While college administrators are responsible for doling out exorbitant commencement speaker fees, they are often under pressure from students to increase the availability of higher fees in order to spend what it takes to book more prestigious speakers. Student newspapers regularly push their institutions to increase commencement honorariums to secure higher-octane celebrities.

The greed of speakers is another factor in the business of attracting well-known personalities to graduation exercises. Why should Katie Couric, who earns $15 million a year or more at CBS, charge so much money to speak for 30-45 minutes at a university?

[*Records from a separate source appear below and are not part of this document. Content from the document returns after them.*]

--- src/rtl/rambus_arbiter.sv ---
// Two-port arbiter onto the DMMainPorts RamBus: round-robin grant, SETUP/ACCESS/DONE sequencing, Ack watchdog.
module rambus_arbiter
    import rambus_pkg::*;
#(
    parameter int                ADDR_W   = RB_ADDR_W,
    parameter int                DATA_W   = RB_DATA_W,
    parameter int                TIMEOUT  = 256,
    parameter logic [DATA_W-1:0] ERR_DATA = DATA_W'(RB_ERR_DATA)
) (
    input  logic              clk,
    input  logic              nRst,
    input  logic              M0Sel,
    input  logic              M0Enable,
    input  logic              M0Write,
    input  logic [ADDR_W-1:0] M0Addr,
    input  logic [DATA_W-1:0] M0WData,
    output logic [DATA_W-1:0] M0RData,
    output logic              M0Ready,
    output logic              M0SlvErr,
    input  logic              M1Req,
    input  logic              M1Write,
    input  logic [ADDR_W-1:0] M1Addr,
    input  logic [DATA_W-1:0] M1WData,
    output logic [DATA_W-1:0] M1RData,
    output logic              M1Ack,
    output logic              M1Err,
    output logic [ADDR_W-1:0] RamBusAddress,
    output logic [DATA_W-1:0] RamBusDataIn,
    output logic              RamBusnCs,
    output logic              RamBusWrnRd,
    output logic              RamBusLatch,
    input  logic [DATA_W-1:0] RamBusDataOut,
    input  logic              RamBusAck
);

    state_t state_r;
    logic   grant_r;
    logic   last_grant_r;
    logic   any_req_s;
    logic   pick_s;
    logic   clear_s;
    logic   enable_s;
    logic   expired_s;
    logic   unused_s;

    assign any_req_s = M0Sel | M1Req;
    assign pick_s    = rr_pick(M0Sel, M1Req, last_grant_r);
    assign clear_s   = (state_r == ST_IDLE) && any_req_s;
    assign enable_s  = (state_r == ST_ACCESS);
    assign unused_s  = M0Enable;

    rambus_watchdog #(.TIMEOUT(TIMEOUT)) u_watchdog (
        .clk     (clk),
        .nRst    (nRst),
        .clear   (clear_s),
        .enable  (enable_s),
        .expired (expired_s)
    );

    // Transfer sequencer; all bus and requester outputs are driven from here as registers.
    always_ff @(posedge clk or negedge nRst) begin
        if (!nRst) begin
            state_r       <= ST_IDLE;
            grant_r       <= 1'b0;
            last_grant_r  <= 1'b1;   // makes M0 the first winner under contention
            M0RData       <= '0;
            M0Ready       <= 1'b0;
            M0SlvErr      <= 1'b0;
            M1RData       <= '0;
            M1Ack         <= 1'b0;
            M1Err         <= 1'b0;
            RamBusAddress <= '0;
            RamBusDataIn  <= '0;
            RamBusnCs     <= 1'b0;
            RamBusWrnRd   <= 1'b0;
            RamBusLatch   <= 1'b0;
        end else begin
            M0Ready  <= 1'b0;
            M0SlvErr <= 1'b0;
            M1Ack    <= 1'b0;
            M1Err    <= 1'b0;
            case (state_r)
                ST_IDLE: begin
                    if (any_req_s) begin
                        grant_r       <= pick_s;
                        last_grant_r  <= pick_s;
                        RamBusAddress <= pick_s ? M1Addr  : M0Addr;
                        RamBusDataIn  <= pick_s ? M1WData : M0WData;
                        RamBusWrnRd   <= pick_s ? M1Write : M0Write;
                        RamBusnCs     <= 1'b1;
                        state_r       <= ST_SETUP;
                    end else begin
                        state_r <= ST_IDLE;
                    end
                end
                ST_SETUP: begin
                    RamBusLatch <= 1'b1;
                    state_r     <= ST_ACCESS;
                end
                ST_ACCESS: begin
                    // A real Ack wins over a same-cycle expiry.
                    if (RamBusAck || expired_s) begin
                        RamBusnCs   <= 1'b0;
                        RamBusLatch <= 1'b0;
                        RamBusWrnRd <= 1'b0;
                        state_r     <= ST_DONE;
                        if (grant_r) begin
                            M1Ack <= 1'b1;
                            M1Err <= ~RamBusAck;
                            if (!RamBusAck) begin
                                M1RData <= ERR_DATA;
                            end else if (!RamBusWrnRd) begin
                                M1RData <= RamBusDataOut;
                            end else begin
                                M1RData <= M1RData;
                            end
                        end else begin
                            M0Ready  <= 1'b1;
                            M0SlvErr <= ~RamBusAck;
                            if (!RamBusAck) begin
                                M0RData <= ERR_DATA;
                            end else if (!RamBusWrnRd) begin
                                M0RData <= RamBusDataOut;
                            end else begin
                                M0RData <= M0RData;
                            end
                        end
                    end else begin
                        state_r <= ST_ACCESS;
                    end
                end
                ST_DONE: begin
                    state_r <= ST_IDLE;
                end
                default: begin
                    state_r <= ST_IDLE;
                end
            endcase
        end
    end

endmodule

--- config.mk ---
export PLATFORM = sky130hd
export DESIGN_NAME = rambus_arbiter
export DESIGN_NICKNAME = d
export VERILOG_FILES = /design/src/rtl/rambus_pkg.sv /design/src/rtl/rambus_watchdog.sv /design/src/rtl/rambus_arbiter.sv
export SDC_FILE = /design/constraint.sdc
export NUM_CORES = 1
export LEC_CHECK = 0
export CAP_MARGIN = 20
export CORE_MARGIN = 10
export CORE_UTILIZATION = 39
export DETAILED_ROUTE_END_ITERATION = 16
export PLACE_DENSITY = 0.81
export SYNTH_ARGS = -nofsm -noshare
export SYNTH_HDL_FRONTEND = slang
export SYNTH_SLANG_ARGS = --single-unit
--- constraint.sdc ---
create_clock -name clk -period 1.5 [get_ports clk]
set_input_delay 0.225 -clock clk [delete_from_list [all_inputs] [get_ports clk]]
set_output_delay 0.225 -clock clk [all_outputs]
set_load 0.02 [all_outputs]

Does Toni Morrison, a tenured professor at Princeton and the recipient of handsome royalties from her many books, need a large honorarium for her speech to Rutgers graduates? They and many others should be giving back to a college system that nurtured their talents. The ready willingness of colleges to spend their scarce resources on commencement fees rather than assistance to needy students merely feeds the appetites of these already wealthy personalities.

It is exceedingly difficult to penetrate the collegiate wall of silence surrounding commencement and other speaker fees. Calls to several agencies that recruit commencement speakers either went unanswered or received the response that such information was confidential. Almost invariably, my inquiries to college public relations or administration departments were met with an "I don’t know. I will have to get back to you." I’m still waiting for some of the responses.

Clearly, universities and colleges are nervous about divulging information about speaker fees, especially at a time when they have raised tuition, frozen salaries, limited financial aid and hired more part-time, low-paid teachers. College speaking fees, whether at commencements or on other occasions, should become a matter of public record. They should not be a subject for investigative reporters.

For their part, college administrators should remind their trustees, alumni, students and parents that commencement fees are inappropriate at a time when their institutions are facing budget crises and student costs are rising at unacceptable rates. Every available dollar needs to be channeled into the real business of higher education.


Pablo Eisenberg is a senior fellow at the Georgetown Public Policy Institute and a columnist for The Chronicle of Philanthropy.